# Task brief
The entries below contain a line with "## placed cells" and a line with "a211o | 3 | 3 |". Quote exactly those two lines and all lines between them.

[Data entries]

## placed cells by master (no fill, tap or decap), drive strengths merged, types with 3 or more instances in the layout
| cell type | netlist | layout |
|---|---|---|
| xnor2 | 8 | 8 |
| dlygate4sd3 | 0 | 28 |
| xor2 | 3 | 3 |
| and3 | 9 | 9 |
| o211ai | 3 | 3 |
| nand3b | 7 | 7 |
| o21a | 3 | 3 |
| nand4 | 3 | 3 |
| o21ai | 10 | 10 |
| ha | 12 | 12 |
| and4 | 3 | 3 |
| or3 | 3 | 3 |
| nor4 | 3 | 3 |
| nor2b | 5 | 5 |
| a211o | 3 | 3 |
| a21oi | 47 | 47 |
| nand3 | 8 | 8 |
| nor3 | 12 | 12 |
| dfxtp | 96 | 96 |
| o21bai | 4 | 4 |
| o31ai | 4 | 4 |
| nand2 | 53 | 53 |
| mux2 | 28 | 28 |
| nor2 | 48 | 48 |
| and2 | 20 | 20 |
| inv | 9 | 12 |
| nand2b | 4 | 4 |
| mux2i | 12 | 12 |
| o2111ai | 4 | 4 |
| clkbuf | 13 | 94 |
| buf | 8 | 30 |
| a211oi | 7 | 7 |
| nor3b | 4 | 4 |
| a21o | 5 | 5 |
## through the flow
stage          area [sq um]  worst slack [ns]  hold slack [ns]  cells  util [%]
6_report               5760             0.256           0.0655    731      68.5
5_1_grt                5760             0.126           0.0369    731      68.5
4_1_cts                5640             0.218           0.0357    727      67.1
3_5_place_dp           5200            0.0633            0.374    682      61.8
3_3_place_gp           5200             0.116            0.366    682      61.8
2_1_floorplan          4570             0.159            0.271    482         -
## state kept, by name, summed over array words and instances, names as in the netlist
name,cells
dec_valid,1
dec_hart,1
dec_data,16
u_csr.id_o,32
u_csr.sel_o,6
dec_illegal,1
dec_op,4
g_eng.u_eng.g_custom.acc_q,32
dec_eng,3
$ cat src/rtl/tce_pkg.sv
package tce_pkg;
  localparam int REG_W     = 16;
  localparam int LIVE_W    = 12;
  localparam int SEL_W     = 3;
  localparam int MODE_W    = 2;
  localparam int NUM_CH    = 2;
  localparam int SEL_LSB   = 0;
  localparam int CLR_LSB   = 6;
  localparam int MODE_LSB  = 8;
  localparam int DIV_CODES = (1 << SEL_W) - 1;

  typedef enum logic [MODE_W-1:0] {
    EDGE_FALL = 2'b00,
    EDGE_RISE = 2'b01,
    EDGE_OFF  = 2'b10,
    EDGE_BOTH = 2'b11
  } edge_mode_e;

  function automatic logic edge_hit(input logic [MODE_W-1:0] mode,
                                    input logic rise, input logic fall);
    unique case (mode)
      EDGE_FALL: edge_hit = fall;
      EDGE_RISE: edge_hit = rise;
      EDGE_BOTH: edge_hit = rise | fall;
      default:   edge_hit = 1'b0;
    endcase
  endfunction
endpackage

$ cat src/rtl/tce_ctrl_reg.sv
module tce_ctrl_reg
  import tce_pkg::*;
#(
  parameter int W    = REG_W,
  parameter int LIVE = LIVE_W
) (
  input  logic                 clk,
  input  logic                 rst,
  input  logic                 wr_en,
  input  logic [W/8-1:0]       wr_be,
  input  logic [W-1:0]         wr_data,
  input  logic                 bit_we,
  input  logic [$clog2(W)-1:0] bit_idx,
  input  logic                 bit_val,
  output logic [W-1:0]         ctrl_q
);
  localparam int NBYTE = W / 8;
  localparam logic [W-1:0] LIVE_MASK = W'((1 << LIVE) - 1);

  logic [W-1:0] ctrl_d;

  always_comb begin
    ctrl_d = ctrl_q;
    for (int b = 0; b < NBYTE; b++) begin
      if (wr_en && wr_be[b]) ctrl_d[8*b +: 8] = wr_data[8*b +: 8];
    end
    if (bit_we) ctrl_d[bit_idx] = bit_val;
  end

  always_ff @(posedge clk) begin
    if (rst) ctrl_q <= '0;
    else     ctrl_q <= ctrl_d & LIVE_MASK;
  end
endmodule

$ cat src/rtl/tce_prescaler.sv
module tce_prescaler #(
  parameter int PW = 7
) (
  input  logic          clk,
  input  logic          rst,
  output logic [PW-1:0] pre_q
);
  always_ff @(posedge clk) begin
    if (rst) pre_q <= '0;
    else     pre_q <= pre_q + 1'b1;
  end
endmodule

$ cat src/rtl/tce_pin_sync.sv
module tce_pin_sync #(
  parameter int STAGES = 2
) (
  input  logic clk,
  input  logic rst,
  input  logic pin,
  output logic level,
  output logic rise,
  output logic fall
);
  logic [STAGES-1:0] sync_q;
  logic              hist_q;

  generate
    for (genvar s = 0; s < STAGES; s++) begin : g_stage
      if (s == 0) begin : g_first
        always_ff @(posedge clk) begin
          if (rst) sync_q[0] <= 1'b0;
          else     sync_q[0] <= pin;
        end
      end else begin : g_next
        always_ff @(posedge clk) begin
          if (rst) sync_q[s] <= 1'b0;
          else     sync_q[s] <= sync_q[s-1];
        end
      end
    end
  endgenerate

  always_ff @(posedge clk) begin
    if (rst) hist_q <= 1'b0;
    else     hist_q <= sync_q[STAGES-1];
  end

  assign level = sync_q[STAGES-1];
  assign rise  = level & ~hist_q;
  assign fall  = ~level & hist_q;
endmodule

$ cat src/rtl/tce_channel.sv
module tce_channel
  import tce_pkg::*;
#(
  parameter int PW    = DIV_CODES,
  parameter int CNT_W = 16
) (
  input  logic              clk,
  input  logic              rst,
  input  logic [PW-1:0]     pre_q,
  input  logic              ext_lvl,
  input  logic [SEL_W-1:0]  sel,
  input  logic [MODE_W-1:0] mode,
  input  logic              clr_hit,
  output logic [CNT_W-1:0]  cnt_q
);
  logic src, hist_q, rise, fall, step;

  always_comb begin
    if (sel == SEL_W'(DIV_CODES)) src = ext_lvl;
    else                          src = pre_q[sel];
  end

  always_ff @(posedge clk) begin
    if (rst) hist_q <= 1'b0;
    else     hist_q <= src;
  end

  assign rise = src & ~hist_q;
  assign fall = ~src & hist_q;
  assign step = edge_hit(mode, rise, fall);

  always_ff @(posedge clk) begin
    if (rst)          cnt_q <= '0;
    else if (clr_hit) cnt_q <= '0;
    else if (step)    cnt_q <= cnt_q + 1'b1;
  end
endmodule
---
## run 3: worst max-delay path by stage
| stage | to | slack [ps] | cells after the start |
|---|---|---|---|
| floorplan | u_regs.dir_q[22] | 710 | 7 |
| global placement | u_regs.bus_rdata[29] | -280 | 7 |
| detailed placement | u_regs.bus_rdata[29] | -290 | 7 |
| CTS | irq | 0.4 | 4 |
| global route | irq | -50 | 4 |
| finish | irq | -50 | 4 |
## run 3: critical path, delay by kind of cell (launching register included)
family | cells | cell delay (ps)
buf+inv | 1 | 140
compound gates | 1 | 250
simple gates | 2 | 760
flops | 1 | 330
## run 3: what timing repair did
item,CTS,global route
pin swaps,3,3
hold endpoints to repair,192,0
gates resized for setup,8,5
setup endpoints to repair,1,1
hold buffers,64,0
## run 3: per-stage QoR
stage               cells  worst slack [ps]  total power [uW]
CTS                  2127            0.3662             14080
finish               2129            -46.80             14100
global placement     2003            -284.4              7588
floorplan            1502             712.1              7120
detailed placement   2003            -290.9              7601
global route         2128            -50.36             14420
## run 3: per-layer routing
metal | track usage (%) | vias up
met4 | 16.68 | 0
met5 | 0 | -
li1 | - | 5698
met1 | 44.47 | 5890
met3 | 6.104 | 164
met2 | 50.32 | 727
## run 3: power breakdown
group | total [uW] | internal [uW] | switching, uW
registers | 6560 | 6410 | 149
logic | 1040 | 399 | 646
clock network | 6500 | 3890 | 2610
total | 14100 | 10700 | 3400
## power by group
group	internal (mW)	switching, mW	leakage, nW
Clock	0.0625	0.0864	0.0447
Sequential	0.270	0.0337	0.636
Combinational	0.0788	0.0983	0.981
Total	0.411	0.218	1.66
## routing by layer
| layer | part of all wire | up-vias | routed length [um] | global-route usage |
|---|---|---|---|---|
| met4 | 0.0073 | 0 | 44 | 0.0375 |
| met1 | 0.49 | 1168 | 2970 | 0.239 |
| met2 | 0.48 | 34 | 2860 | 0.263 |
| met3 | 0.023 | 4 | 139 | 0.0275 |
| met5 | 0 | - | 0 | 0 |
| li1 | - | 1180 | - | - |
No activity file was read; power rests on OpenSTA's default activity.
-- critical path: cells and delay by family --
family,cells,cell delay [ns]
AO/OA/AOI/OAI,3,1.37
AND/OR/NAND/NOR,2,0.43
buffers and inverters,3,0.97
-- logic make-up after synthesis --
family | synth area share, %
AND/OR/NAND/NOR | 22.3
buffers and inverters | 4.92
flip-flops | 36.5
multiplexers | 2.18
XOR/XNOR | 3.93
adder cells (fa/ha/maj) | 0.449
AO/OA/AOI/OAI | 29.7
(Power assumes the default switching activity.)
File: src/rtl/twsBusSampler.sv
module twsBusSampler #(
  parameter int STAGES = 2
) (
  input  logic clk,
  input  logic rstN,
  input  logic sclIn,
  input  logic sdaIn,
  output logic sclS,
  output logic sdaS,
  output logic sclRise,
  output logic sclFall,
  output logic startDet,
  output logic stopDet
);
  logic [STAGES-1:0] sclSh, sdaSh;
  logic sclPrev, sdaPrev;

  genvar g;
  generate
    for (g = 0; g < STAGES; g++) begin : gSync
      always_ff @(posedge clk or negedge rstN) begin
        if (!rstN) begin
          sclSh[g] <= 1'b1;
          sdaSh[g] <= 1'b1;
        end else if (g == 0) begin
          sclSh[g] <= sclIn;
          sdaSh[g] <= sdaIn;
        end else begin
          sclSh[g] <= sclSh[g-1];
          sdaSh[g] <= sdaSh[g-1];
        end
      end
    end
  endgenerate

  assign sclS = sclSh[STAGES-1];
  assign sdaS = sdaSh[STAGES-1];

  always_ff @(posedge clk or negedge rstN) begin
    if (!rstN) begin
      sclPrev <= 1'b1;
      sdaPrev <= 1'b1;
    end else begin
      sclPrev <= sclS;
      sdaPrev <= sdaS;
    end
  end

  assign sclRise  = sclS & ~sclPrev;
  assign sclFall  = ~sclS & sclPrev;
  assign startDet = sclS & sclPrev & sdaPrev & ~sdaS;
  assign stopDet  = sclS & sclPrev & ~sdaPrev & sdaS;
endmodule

# Completed task
## placed cells by master (no fill, tap or decap), drive strengths merged, types with 3 or more instances in the layout
| cell type | netlist | layout |
|---|---|---|
| xnor2 | 8 | 8 |
| dlygate4sd3 | 0 | 28 |
| xor2 | 3 | 3 |
| and3 | 9 | 9 |
| o211ai | 3 | 3 |
| nand3b | 7 | 7 |
| o21a | 3 | 3 |
| nand4 | 3 | 3 |
| o21ai | 10 | 10 |
| ha | 12 | 12 |
| and4 | 3 | 3 |
| or3 | 3 | 3 |
| nor4 | 3 | 3 |
| nor2b | 5 | 5 |
| a211o | 3 | 3 |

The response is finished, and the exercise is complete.